Bad seeds: I have read about (but never experienced) the possibility of ‘bad seeds’; that is some seeds that produce some very strange, non-random results – for the first few thousand iterates at least. This has led to some people advising that you should ‘warm-up’ your random number generator by asking for, and throwing away, a few thousand random numbers before you start using them. Does anyone know of any such bad seeds?
Overlapping or correlated sequences: All pseudorandom number generators are periodic (at least, all the ones that I know about are) – which means that after N iterations the sequence repeats itself. If your generator is good then N is usually large enough that you don’t need to worry about this. The Mersenne Twister used in MATLAB, for instance, has a huge period of (2^19937 – 1)/2 (half of the standard 32bit implementation).
The point I want to make is that you don’t get several different streams of random numbers, you get just one, albeit a very big one. Now, when you choose a seed you are essentially choosing a random point in this stream and there is no guarantee how far apart these two points are. They could be separated by a distance of trillions of points or they could be right next to each other – we simply do not know – and this leads to the possibility of overlapping sequences.

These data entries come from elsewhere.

$ cat flow/config.mk
export PLATFORM = sky130hd
export DESIGN_NAME = BranchPredictor
export DESIGN_NICKNAME = BranchPredictor
export VERILOG_FILES = /design/flow/design.v
export SDC_FILE = /design/flow/constraint.sdc
export NUM_CORES = 4
export LEC_CHECK = 1
export CORE_UTILIZATION = 50
$ cat flow/constraint.sdc
current_design BranchPredictor

set clk_period 143.1
set clk_io_pct 0.2

create_clock -name clk0 -period $clk_period [get_ports {clk}]

set non_clock_inputs [all_inputs -no_clocks]
set_input_delay [expr $clk_period * $clk_io_pct] -clock clk0 $non_clock_inputs
set_output_delay [expr $clk_period * $clk_io_pct] -clock clk0 [all_outputs]
$ cat flow/design.v
module Adder #(parameter WIDTH = 32) (input [WIDTH-1:0] in1, input [WIDTH-1:0] in2, output [WIDTH-1:0] dout);
    assign dout = in1 + in2;
endmodule
module BranchPredictor(input reset,
                       input clk,
                       input [31:0] current_pc,
                       input [4:0] write_index,
                       input bht_data,
                       input [24:0] tag_data,
                       input [31:0] btb_data,
                       input bht_write_enable,
                       input tag_and_btb_write_enable,
                       output [31:0] next_pc,
                       output reg [4:0] predicted_entry);
  integer i;
  wire [31:0] pc_plus_4;
  wire [58:0] current_entry;
  reg [58:0] entry[0:31];
  reg [4:0] bhsr;
  always @(*) begin
    predicted_entry = current_pc[6:2] ^ bhsr;
  end
  assign current_entry = entry[predicted_entry];
  Adder pc_plus_4_adder(
    .in1(current_pc),
    .in2(32'd4),
    .dout(pc_plus_4)
  );
  Mux2To1 predicted_next_pc_mux(
    .din0(pc_plus_4),
    .din1(current_entry[31:0]),
    .sel((current_entry[58:34] == current_pc[31:7]) && (current_entry[33] == 1)),
    .dout(next_pc)
  );
  always @(posedge clk) begin
    if (reset) begin
      for (i = 0; i < 32; i = i + 1)
        entry[i] <= 58'b0;
      bhsr <= 5'b0;
    end
    if (bht_write_enable) begin
      if (entry[write_index][58:34] == tag_data || tag_and_btb_write_enable) begin
        if (bht_data) begin
          if (entry[write_index][33:32] < 2'b11) begin
            entry[write_index][33:32] <= entry[write_index][33:32] + 1;
          end
        end
        else begin
          if (entry[write_index][33:32] > 2'b00) begin
            entry[write_index][33:32] <= entry[write_index][33:32] - 1;
          end
        end
      end
      bhsr <= {bhsr[3:0], bht_data};
    end
    if (tag_and_btb_write_enable) begin
      entry[write_index][58:34] <= tag_data;
      entry[write_index][31:0] <= btb_data;
    end
  end
endmodule
module Mux2To1(input [31:0] din0, input [31:0] din1, input sel, output [31:0] dout);
  assign dout = sel ? din1 : din0;
endmodule
module Mux4To1 #(parameter WIDTH = 32) (input [WIDTH-1:0] din0,
               input [WIDTH-1:0] din1,
               input [WIDTH-1:0] din2,
               input [WIDTH-1:0] din3,
               input [1:0] sel,
               output [WIDTH-1:0] dout);
  assign dout = sel[1] ? (sel[0] ? din3 : din2) : (sel[0] ? din1 : din0);
endmodule
$ cat flow/run.sh
#!/bin/bash
# OpenROAD 26Q1-2900-gdf79404cd8, Yosys 0.63+post, stock flow scripts
make -C /OpenROAD-flow-scripts/flow DESIGN_CONFIG=/design/flow/config.mk WORK_HOME=/design/flow/orfs finish
==> flow_metrics.py <==
# Auto-generated metrics
metrics = {
    "setup_path": {
        "timing.reg2reg.setup_slack_ns": 138.31,
        "critPathArrivalTime_ns": 35.93,
        "r2r_start": "entry[3][40]$_SDFFCE_PN0P_",
        "crit_path_end_kind": "output pin",
        "rr_endpoint": "entry[21][32]$_SDFFCE_PN0P_",
        "timing.critical_path.required_ns": 114.48,
        "reg2reg_depth": 11,
        "timing.critical_path.from_type": "input pin",
        "setup.worst_path.class": "input pin to output pin",
        "cp_max_fo": 74,
    },
    "final_timing": {
        "finalClockSkew_ns": 0.0328,
        "timing.max_slew.rel_slack_pct": 30.1,
        "timing_max_transition_violations_final": 0,
        "min_period_ns": 64.55,
        "hold_viol": 0,
        "timing.final.setup_violations": 0,
        "unrepaired_setup_endpoints_after_global_routing": "no",
        "tightestPinTransition_ns": 1.05,
        "setup_tns_ns": 0,
        "fmax_mhz": 15.5,
        "fin_crit_sh_pct": 45.1,
    },
    "global_route": {
        "vias_in_the_first_global_route": 59414,
        "grt_antenna_before_repair": 26,
        "gr-usage-all-layers_pct": 41.7,
        "grt_overflow": 0,
        "grt_first_pass_wirelength_mm": 471,
        "grt_max_degree": 75,
    },
    "floorplan": {
        "die_area_um2": 188000,
        "die_width_um": 433,
        "initial_core_util_pct": 50.5,
        "fp.coreArea_um2": 184000,
        "fp.dieH_um": 433,
        "num_rows": 157,
        "io_pins": 136,
    },
    "routing": {
        "first_pass_iters": 5,
        "vias": 55898,
        "antenna_violating_nets_post_route": 0,
        "detailedRoute.firstIterationViolations": 4459,
        "totalWireLength_mm": 342,
        "routedWlPerCell_um": 39.6,
        "drt-vias-per-instance": 6.47,
        "drcViolationCount": 0,
    },
    "clocking": {
        "tritoncts.num_buffers": 202,
        "htree_num_levels": 4,
        "worst_skew_pair_later_pin_latency_ns": 0.87,
        "cts.path.max_buffers": 3,
        "numClockSinks": 1893,
        "post_cts_resize_count": 0,
        "cts_hold_buffers_added": 0,
        "clkTransAtPathRegs_ns": 0.06,
        "tritoncts_clock_tree": "yes",
        "postCtsSetupRepairBufs": 0,
        "root_buffer": "clkbuf_16",
    },
    "place": {
        "portBuffers": 135,
        "placedInstanceArea_um2": 97500,
        "dp.cells": 8228,
        "detailedPlacementHpwl_mm": 192,
        "finalWeightedCongestion": 0.987,
    },
    "synthesis": {
        "synth.area.mux_share_pct": 18.5,
        "yosysSeqAreaShare_pct": 61.2,
        "syn_area_um2": 92900,
        "ys_area_um2": 92900,
        "synth-warning-count": 1,
        "post_synthesis_mean_instance_area_um2": 15.5,
        "postSynth.asyncResetShare_pct": 0,
        "synth.logic.top_family": "multiplexers",
        "flip_flops_with_a_built_in_enable": 1893,
        "synthesized_instance_count": 5987,
        "synth-adder-area-share_pct": 0.0135,
        "yosys.area_share.simple_pct": 14.7,
        "synth_cell_type_count": 59,
        "xor_share_pct": 0.802,
        "share_of_synthesized_cell_area_in_and_or_and_or_and_compound_cells_pct": 2.07,
        "synth.ff_latch_count": 1893,
        "synth_flop_type": "edfxtp_1",
        "cells_in_synth_stat_txt": 5987,
    },
    "power": {
        "leakage_power_nw": 35.4,
        "power.sequential.fraction_pct": 47.6,
        "fin_total_pwr_mw": 1.37,
        "peakVddDrop_uv": 11.7,
        "p_comb_share_pct": 14.9,
        "power_switching_share_pct": 26.1,
        "switchingPower_uw": 359,
        "clock_power_share_pct": 37.6,
        "power_density_nw_per_um2": 13.2,
        "int_pwr_mw": 1.01,
    },
    "finish": {
        "final_layout_top_logic_cell": "edfxtp_1",
        "final-instance-count-excl-fill": 8635,
        "layout-drive-gt1-share_pct": 22.2,
        "most_frequent_logic_cells_in_the_routed_design": "edfxtp_1 (1,893), and2_1 (1,835), mux4_2 (720)",
        "area.growth.synth_to_final_pct": 11.8,
        "final_core_utilization_pct": 56.5,
        "stdcell_area_um2": 104000,
    },
    "hold_path": {
        "holdPathStages": 1,
        "min_to": "bhsr[3]$_SDFFCE_PN0P_",
        "worst_hold_path_type": "flop to flop",
        "worstHoldStart": "bhsr[2]$_SDFFCE_PN0P_",
    },
    "outcome": {
        "status": "finished, final reports clean",
    },
    "job": {
        "stage_log_warnings": 26,
        "max_cap_violations": 0,
    },
}
==> registers in the layout, indices dropped and copies added (netlist names) <==
name	cells
bhsr	5
entry	1888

Now, one could argue that the possibility of overlap is very small in a generator such as the Mersenne Twister and I do not know of any situation where it has occurred in practice but that doesn’t mean that we shouldn’t worry about it. If your work is based on the assumption that all of your simulations have used independent, uncorrelated random number streams then there is a possibility that your assumptions could be wrong which means that your conclusions could be wrong. Unlikely maybe, but still no way to do science.
Next Time
Next time I’ll be looking at methods for generating guaranteed independent random number streams using MATLAB’s in-built functions as well as methods taken from the NAG Toolbox for MATLAB. I’ll also be including explicit examples that use this stuff in Condor.
Ask the audience
I assume that some of you will be in the business of performing Monte-Carlo simulations and so you’ll probably know much more about all of this than me. I have some questions
- Has anyone come across any ‘bad seeds’ when dealing with MATLAB’s Mersenne Twister implementation?
- Has anyone come across overlapping sequences when using MATLAB’s Mersenne Twister implementation?
- How do YOU set up your random number generator(s).
I’m going to change my comment policy for this particular post in that I am not going to allow (most) anonymous comments. This means that you will have to give me your email address (which, of course, I will not publish) which I will use once to verify that it really was you that sent the comment.
Notes and References
[1] L’Ecuyer P (1999) Good parameter sets for combined multiple recursive random number generators Operations Research 47:1 159–164
[2] More usually you’ll get several different groups of results. For example you might get 3 sets of results, A B C, and get 30 sets of A, 50 sets of B and 20 sets of C. This is due to the fact that all 100 jobs won’t hit the pool at precisely the same instant.
[3] Much of this stuff has already been discussed by The Mathworks and there is an excellent set of articles over at Loren Shure’s blog – Loren onThe Art of MATLAB.